June 20, 2014 by Canadian Underwriter
The Province of Ontario should consider changing to building code to require more backup electrical power than is currently required, while the City of Toronto should work with the local electrical utility to increase guidelines on the clearance between tree canopies and electricity distribution cables, a review panel suggests.
The Toronto Hydro Independent Review Panel was appointed last January, after an ice storm in late December caused most of Toronto Hydro customers to lose power after tree branches loaded with ice fell on overhead power lines. In early January, some insurers reported claims arising from water pipes bursting, fire damage from candles and fridge and freezer losses.
About 57% — or 416,000 — of Toronto Hydro System Ltd. customers “lost power at one point” after freezing rain the weekend of Dec. 21-22, 2013 caused up to 30 millimetres of ice accumulation in some areas. Toronto Hydro, which serves the city of 2.8 million, has 733,800 customers, the panel noted in the report. Some still did not have their power restored after New Years Day.
In the report, prepared by Davies Consulting LLP, the panel recommended the province “consider a requirement for all new and existing building to provide a means for backup power for a longer period of time.”
Current provincial law on backup power “is intended to accommodate the safe evacuation of occupants within the building in case of a fire emergency and assist the firefighting operations in case of a fire emergency,” the panel stated in the report. However, the regulation “does not address the provision of emergency power for essential needs” such as refrigeration and heat.

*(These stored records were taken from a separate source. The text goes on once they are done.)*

## src/rtl/decodifica_multiciclo_if.sv

```systemverilog
// Instruction fields in, datapath control out, between the multicycle control unit and its datapath.
interface decodifica_multiciclo_if;
  logic [1:0] Op;
  logic [5:0] Funct;
  logic [3:0] Rd;
  logic       PCS;
  logic       NextPC;
  logic       RegW;
  logic       MemW;
  logic       IRWrite;
  logic       AdrSrc;
  logic       ALUSrcA;
  logic [1:0] ALUSrcB;
  logic [1:0] ResultSrc;
  logic [1:0] ALUControl;
  logic [1:0] FlagW;
  logic [1:0] ImmSrc;
  logic [1:0] RegSrc;
  logic       Undef;

  // Control unit side: reads the IR fields, drives every enable and select.
  modport master (
    input  Op, Funct, Rd,
    output PCS, NextPC, RegW, MemW, IRWrite, AdrSrc, ALUSrcA, ALUSrcB,
           ResultSrc, ALUControl, FlagW, ImmSrc, RegSrc, Undef
  );

  // Datapath side: presents the IR fields, consumes the controls.
  modport slave (
    output Op, Funct, Rd,
    input  PCS, NextPC, RegW, MemW, IRWrite, AdrSrc, ALUSrcA, ALUSrcB,
           ResultSrc, ALUControl, FlagW, ImmSrc, RegSrc, Undef
  );
endinterface

```

## src/rtl/decodifica_multiciclo.sv

```systemverilog
// Multicycle ARM control unit: Moore sequencer, ALU decoder and PC-write logic.
// Write requests leave here unconditioned; the conditional stage gates them with CondEx.
module decodifica_multiciclo (
  input  logic                   CLK,
  input  logic                   RST_N,
  decodifica_multiciclo_if.master bus
);

  localparam int unsigned STATE_W = 4;

  typedef enum logic [STATE_W-1:0] {
    FETCH, DECODE, MEMADR, MEMRD, MEMWB, MEMWR, EXECR, EXECI, ALUWB, BRANCH
  } state_t;

  state_t state;
  state_t state_next;

  logic       irwrite, nextpc, regw, memw, adrsrc, alusrca, branch, undef, aluop;
  logic [1:0] alusrcb, resultsrc;
  logic [1:0] alucontrol, flagw;
  logic       cmd_ok, cmd_arith;

  always_ff @(posedge CLK) begin
    if (!RST_N) state <= FETCH;
    else        state <= state_next;
  end

  // Sequencing; instruction fields are only consulted from DECODE onward.
  always_comb begin
    state_next = FETCH;
    case (state)
      FETCH:  state_next = DECODE;
      DECODE: begin
        case (bus.Op)
          2'b01:   state_next = MEMADR;
          2'b00:   state_next = bus.Funct[5] ? EXECI : EXECR;
          2'b10:   state_next = BRANCH;
          default: state_next = FETCH;
        endcase
      end
      MEMADR: state_next = bus.Funct[0] ? MEMRD : MEMWR;
      MEMRD:  state_next = MEMWB;
      EXECR:  state_next = ALUWB;
      EXECI:  state_next = ALUWB;
      default: state_next = FETCH;
    endcase
  end

  // Per-state enables and selects.
  always_comb begin
    irwrite   = 1'b0;
    nextpc    = 1'b0;
    regw      = 1'b0;
    memw      = 1'b0;
    adrsrc    = 1'b0;
    alusrca   = 1'b0;
    alusrcb   = 2'b00;
    resultsrc = 2'b00;
    aluop     = 1'b0;
    branch    = 1'b0;
    undef     = 1'b0;
    case (state)
      FETCH: begin
        irwrite   = 1'b1;
        nextpc    = 1'b1;
        alusrca   = 1'b1;
        alusrcb   = 2'b10;
        resultsrc = 2'b10;
      end
      DECODE: begin
        alusrca   = 1'b1;
        alusrcb   = 2'b10;
        resultsrc = 2'b10;
        undef     = (bus.Op == 2'b11);
      end
      MEMADR: alusrcb = 2'b01;
      MEMRD:  adrsrc  = 1'b1;
      MEMWB: begin
        resultsrc = 2'b01;
        regw      = 1'b1;
      end
      MEMWR: begin
        adrsrc = 1'b1;
        memw   = 1'b1;
      end
      EXECR: aluop = 1'b1;
      EXECI: begin
        alusrcb = 2'b01;
        aluop   = 1'b1;
      end
      ALUWB: regw = 1'b1;
      BRANCH: begin
        alusrcb   = 2'b01;
        resultsrc = 2'b10;
        branch    = 1'b1;
      end
      default: ;
    endcase
  end

  // ALU decoder; unsupported commands fall back to ADD with no flag update.
  always_comb begin
    alucontrol = 2'b00;
    cmd_ok     = 1'b1;
    cmd_arith  = 1'b0;
    case (bus.Funct[4:1])
      4'b0100: begin alucontrol = 2'b00; cmd_arith = 1'b1; end
      4'b0010: begin alucontrol = 2'b01; cmd_arith = 1'b1; end
      4'b0000: alucontrol = 2'b10;
      4'b1100: alucontrol = 2'b11;
      default: cmd_ok = 1'b0;
    endcase
    if (!aluop || !cmd_ok) begin
      alucontrol = 2'b00;
      flagw      = 2'b00;
    end else begin
      flagw = {bus.Funct[0], bus.Funct[0] & cmd_arith};
    end
  end

  // Reset forces every write enable low and parks the selects at their FETCH values.
  assign bus.IRWrite    = RST_N & irwrite;
  assign bus.NextPC     = RST_N & nextpc;
  assign bus.RegW       = RST_N & regw;
  assign bus.MemW       = RST_N & memw;
  assign bus.Undef      = RST_N & undef;
  assign bus.PCS        = RST_N & (((bus.Rd == 4'b1111) & regw) | branch);
  assign bus.FlagW      = RST_N ? flagw      : 2'b00;
  assign bus.AdrSrc     = RST_N ? adrsrc     : 1'b0;
  assign bus.ALUSrcA    = RST_N ? alusrca    : 1'b1;
  assign bus.ALUSrcB    = RST_N ? alusrcb    : 2'b10;
  assign bus.ResultSrc  = RST_N ? resultsrc  : 2'b10;
  assign bus.ALUControl = RST_N ? alucontrol : 2'b00;
  assign bus.ImmSrc     = bus.Op;
  assign bus.RegSrc     = {bus.Op == 2'b01, bus.Op == 2'b10};

endmodule

```

## src/flat_wrapper.sv

```systemverilog
// flat-port wrapper written by rule: the top's interface ports become plain ports
module decodifica_multiciclo_flat 
  (CLK, RST_N, bus_Op, bus_Funct, bus_Rd, bus_PCS, bus_NextPC, bus_RegW, bus_MemW, bus_IRWrite, bus_AdrSrc, bus_ALUSrcA, bus_ALUSrcB, bus_ResultSrc, bus_ALUControl, bus_FlagW, bus_ImmSrc, bus_RegSrc, bus_Undef);
  decodifica_multiciclo_if bus_i ();
  input  logic CLK;
  input  logic RST_N;
  input wire logic [$bits(bus_i.Op)-1:0] bus_Op;
  input wire logic [$bits(bus_i.Funct)-1:0] bus_Funct;
  input wire logic [$bits(bus_i.Rd)-1:0] bus_Rd;
  output wire logic [$bits(bus_i.PCS)-1:0] bus_PCS;
  output wire logic [$bits(bus_i.NextPC)-1:0] bus_NextPC;
  output wire logic [$bits(bus_i.RegW)-1:0] bus_RegW;
  output wire logic [$bits(bus_i.MemW)-1:0] bus_MemW;
  output wire logic [$bits(bus_i.IRWrite)-1:0] bus_IRWrite;
  output wire logic [$bits(bus_i.AdrSrc)-1:0] bus_AdrSrc;
  output wire logic [$bits(bus_i.ALUSrcA)-1:0] bus_ALUSrcA;
  output wire logic [$bits(bus_i.ALUSrcB)-1:0] bus_ALUSrcB;
  output wire logic [$bits(bus_i.ResultSrc)-1:0] bus_ResultSrc;
  output wire logic [$bits(bus_i.ALUControl)-1:0] bus_ALUControl;
  output wire logic [$bits(bus_i.FlagW)-1:0] bus_FlagW;
  output wire logic [$bits(bus_i.ImmSrc)-1:0] bus_ImmSrc;
  output wire logic [$bits(bus_i.RegSrc)-1:0] bus_RegSrc;
  output wire logic [$bits(bus_i.Undef)-1:0] bus_Undef;
  assign bus_i.Op = bus_Op;
  assign bus_i.Funct = bus_Funct;
  assign bus_i.Rd = bus_Rd;
  assign bus_PCS = bus_i.PCS;
  assign bus_NextPC = bus_i.NextPC;
  assign bus_RegW = bus_i.RegW;
  assign bus_MemW = bus_i.MemW;
  assign bus_IRWrite = bus_i.IRWrite;
  assign bus_AdrSrc = bus_i.AdrSrc;
  assign bus_ALUSrcA = bus_i.ALUSrcA;
  assign bus_ALUSrcB = bus_i.ALUSrcB;
  assign bus_ResultSrc = bus_i.ResultSrc;
  assign bus_ALUControl = bus_i.ALUControl;
  assign bus_FlagW = bus_i.FlagW;
  assign bus_ImmSrc = bus_i.ImmSrc;
  assign bus_RegSrc = bus_i.RegSrc;
  assign bus_Undef = bus_i.Undef;
  decodifica_multiciclo u_core (.CLK(CLK), .RST_N(RST_N), .bus(bus_i));
endmodule
```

In early January, the Royal Bank of Canada’s insurance subsidiary reported to Canadian Underwriter that the majority of claims arising from the ice storm were due to falling tree branches damaging homes and vehicles, but some arose from water pipes bursting, fire damage from candles and claims for living expenses. Aviva Canada reported at the time some of its homeowner policy holders submitted claims arising from “frozen pipes, fridge and freezer losses, damage to cars, sheds and homes because of falling trees and limbs.”
The Toronto Hydro Independent Review Panel was chaired by David J. McFadden, a lawyer with Gowling Lafleur Henderson LLP who has represented corporations, municipalities and utilities who generate, transmit and distribute energy.

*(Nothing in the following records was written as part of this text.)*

File: src/rtl/sk6812_frame_ctrl.sv
// SK6812 frame sequencer: fetches pixels, serialises them MSB-first
// into the bit encoder, then holds the latch gap. Option: SK6812_BIT_TIMEOUT_EN
module sk6812_frame_ctrl #(
  parameter int BITS_PER_PIXEL = 32,
  parameter int PIX_CNT_W      = 10,
  parameter int RESET_CYCLES   = 16000,
  parameter int TIMEOUT_CYCLES = 1024
) (
  input  logic                 clk,
  input  logic                 Rst_n,
  input  logic                 start,
  input  logic [PIX_CNT_W-1:0] num_pixels,
  input  logic [31:0]          pix_data,
  input  logic                 pix_valid,
  output logic                 pix_ready,
  output logic                 enc_bit,
  output logic                 enc_le,
  input  logic                 enc_done,
  output logic                 busy,
  output logic                 frame_done,
  output logic                 err
);

  localparam int MSB = BITS_PER_PIXEL - 1;
  localparam int BW  = $clog2(BITS_PER_PIXEL + 1);
  localparam int GW  = $clog2(RESET_CYCLES + 1);

  typedef enum logic [2:0] {
    S_IDLE,
    S_FETCH,
    S_SEND,
    S_WAIT,
    S_GAP,
    S_DONE
  } state_t;

  state_t               state;
  state_t               state_nx;
  logic [PIX_CNT_W-1:0] pix_left;
  logic [BW-1:0]        bit_left;
  logic [MSB:0]         shreg;
  logic [GW-1:0]        gap_cnt;
  logic                 accept;
  logic                 shift;
  logic                 timeout;
  logic                 unused_hi;

  assign accept    = (state == S_FETCH) && pix_valid;
  assign shift     = (state == S_WAIT) && enc_done;
  assign unused_hi = ^pix_data;

`ifdef SK6812_BIT_TIMEOUT_EN
  localparam int TW = $clog2(TIMEOUT_CYCLES + 1);

  logic [TW-1:0] wd_cnt;
  logic          err_q;

  assign timeout = (state == S_WAIT) && !enc_done &&
                   (wd_cnt == TW'(TIMEOUT_CYCLES - 1));
  assign err     = err_q;

  // Watchdog restarts on every entry into WAIT.
  always_ff @(posedge clk or negedge Rst_n) begin
    if (!Rst_n) begin
      wd_cnt <= '0;
      err_q  <= 1'b0;
    end else begin
      wd_cnt <= (state == S_WAIT) ? wd_cnt + TW'(1) : '0;
      if (timeout) err_q <= 1'b1;
    end
  end
`else
  assign timeout = 1'b0;
  assign err     = 1'b0;
`endif

  always_ff @(posedge clk or negedge Rst_n) begin
    if (!Rst_n) begin
      state    <= S_IDLE;
      pix_left <= '0;
      bit_left <= '0;
      shreg    <= '0;
      gap_cnt  <= '0;
    end else begin
      state <= state_nx;
      if (state == S_IDLE && start) pix_left <= num_pixels;
      if (accept) begin
        shreg    <= pix_data[MSB:0];
        bit_left <= BW'(BITS_PER_PIXEL);
        pix_left <= pix_left - PIX_CNT_W'(1);
      end
      if (shift) begin
        shreg    <= shreg << 1;
        bit_left <= bit_left - BW'(1);
      end
      gap_cnt <= (state == S_GAP) ? gap_cnt + GW'(1) : '0;
    end
  end

  always_comb begin
    state_nx   = state;
    pix_ready  = 1'b0;
    enc_le     = 1'b0;
    enc_bit    = 1'b0;
    busy       = 1'b1;
    frame_done = 1'b0;
    unique case (state)
      S_IDLE: begin
        busy = 1'b0;
        if (start)
          state_nx = (num_pixels == '0) ? S_GAP : S_FETCH;
      end
      S_FETCH: begin
        pix_ready = 1'b1;
        if (pix_valid) state_nx = S_SEND;
      end
      S_SEND: begin
        enc_le   = 1'b1;
        enc_bit  = shreg[MSB];
        state_nx = S_WAIT;
      end
      S_WAIT: begin
        // Bit stays stable for the encoder's delayed sample.
        enc_bit = shreg[MSB];
        if (enc_done) begin
          if (bit_left != BW'(1))   state_nx = S_SEND;
          else if (pix_left != '0)  state_nx = S_FETCH;
          else                      state_nx = S_GAP;
        end else if (timeout) begin
          state_nx = S_GAP;
        end
      end
      S_GAP: begin
        if (gap_cnt == GW'(RESET_CYCLES)) state_nx = S_DONE;
      end
      S_DONE: begin
        frame_done = 1'b1;
        state_nx   = S_IDLE;
      end
      default: state_nx = S_IDLE;
    endcase
  end

endmodule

The other panelists were: Toronto city manager Joseph Pennachetti; former Ontario education minister Sean Conway, who is now a distinguished research fellow at the Ryerson University centre for urban energy in Toronto; and Carlos D. Torres, vice president of emergency management at power utility Consolidated Edison of New York Inc., which distributes electricity to most of New York City and to neighbouring Westchester County.
Most of the damage to Toronto Hydro’s system last December was caused by tree limbs falling on power lines, the panel noted. Of about 101,000 wood poles, Toronto Hydro only had to replace 17.
Referring to the City of Toronto Forestry Cycle Pruning Guidelines, the report noted that the local bylaw requires a 15-centimetre clearance from house service lines, a 30-centimetre clearance from secondary conductors and a 90- centimetre from primary conductors.
“With the recent increase in frequency of major weather events across North America, the City of Toronto line clearance guidelines may not provide for an adequate balance between tree canopy objectives and the need for larger clearance to reduce the risk of widespread, prolonged power outages,” according to the report.
The 90- centimetre guideline for primary lines and the 30- centimetre guideline for secondary wires “are not sufficient to protect the lines during major weather incidents, whether they are related to ice, wind, heavy snow or wind.”
Toronto Hydro, the report noted, “will need to work with the City of Toronto to identify mutually acceptable and cost-efficient options related to increasing vegetation management clearances around power lines.”
During the restoration efforts last December, Toronto Hydro got help from 205 workers from 10 other utilities but it has “limited ability to accommodate a large influx of mutual assistance resources,” according to the report.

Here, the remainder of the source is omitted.